El Sistema Neuromuscular (El Director de Orquesta): Es tu cerebro, nervios y sensores. Placa neuromuscular. Son los encargados de decidir qué músculo se activa, cuándo y con cuánta fuerza.
Es como en una orquesta: Puedes tener los mejores instrumentos (huesos, músculos y tendones), pero si el director (sistema nervioso) no coordina bien, la melodía será un desastre.
2. Pilas con los músculos "dormidos"
A diferencia de una debilidad muscular obvia, los fallos de conexión son silenciosos. Los más comunes son:
Músculos dormidos: Tienen la capacidad de trabajar, pero el cerebro no les manda la señal (muy común en los glúteos).
Asimetrías: El cerebro activa bien un músculo en un lado del cuerpo, pero en el otro no.
Mal timing: Los músculos se encienden en el momento o en el orden equivocado.
3. De la compensación a la lesión
Cuando un músculo clave no se contrae, el cuerpo compensa y obliga a otros músculos a hacer un trabajo para el que no están diseñados.
El costo: Gastas más energía de la necesaria y llegas a la fatiga y cansancio más rápido.
El riesgo: Los tejidos se sobrecargan y terminan fallando y llega la lesión.
El patrón de la lesión "sorpresa": Muchas lesiones ocurren justo cuando estás en tu mejor momento físico. Te sientes tan fuerte que subes la intensidad, pero las estructuras que venían compensando el fallo neuromuscular llegan a su límite y se rompen.
4. Entrenar solo "ritmos" no es suficiente
Los planes basados únicamente en rodajes, series y fondo mejoran tu capacidad aeróbica y tu rendimiento, pero no corrigen los fallos de conexión neuromuscular. Si el sistema nervioso falla, el problema sigue oculto bajo la superficie.
5. La clave de la eficiencia y la buena noticia
Corredor eficiente: Un sistema neuromuscular afinado usa solo los músculos necesarios en el momento justo, gastando menos oxígeno a la misma velocidad (mejor economía y eficiencia de carrera).
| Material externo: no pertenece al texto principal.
### config.mk
export PLATFORM = sky130hd
export DESIGN_NAME = addsub_simd_pipe
export DESIGN_NICKNAME = d
export VERILOG_FILES = /design/src/rtl/addsub_simd_pipe.sv
export SDC_FILE = /design/constraint.sdc
export NUM_CORES = 1
export LEC_CHECK = 0
export ABC_AREA = 0
export CORE_ASPECT_RATIO = 1.75
export CORE_MARGIN = 1.5
export CORE_UTILIZATION = 52
export CTS_CLUSTER_DIAMETER = 200
export DETAILED_ROUTE_END_ITERATION = 6
export GPL_TIMING_DRIVEN = 0
export PLACE_DENSITY = 0.8
export SYNTH_ARGS = -nofsm -noshare
export SYNTH_HDL_FRONTEND = slang
export SYNTH_SLANG_ARGS = --single-unit
### constraint.sdc
create_clock -name clk -period 7.4 [get_ports clk]
set_clock_uncertainty 0.1 [all_clocks]
set_input_delay 1.85 -clock clk [delete_from_list [all_inputs] [get_ports clk]]
set_output_delay 1.85 -clock clk [all_outputs]
set_load 0.01 [all_outputs]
Se puede entrenar: La conexión neuromuscular no se mejora con entrenamientos intensos y con cansancio, sino con calidad, control, técnica, movimientos conscientes y trabajo de fuerza enfocado en distintos grupos musculares. Se trata de despertar lo que está dormido para que cada parte de tu cuerpo haga su trabajo correctamente.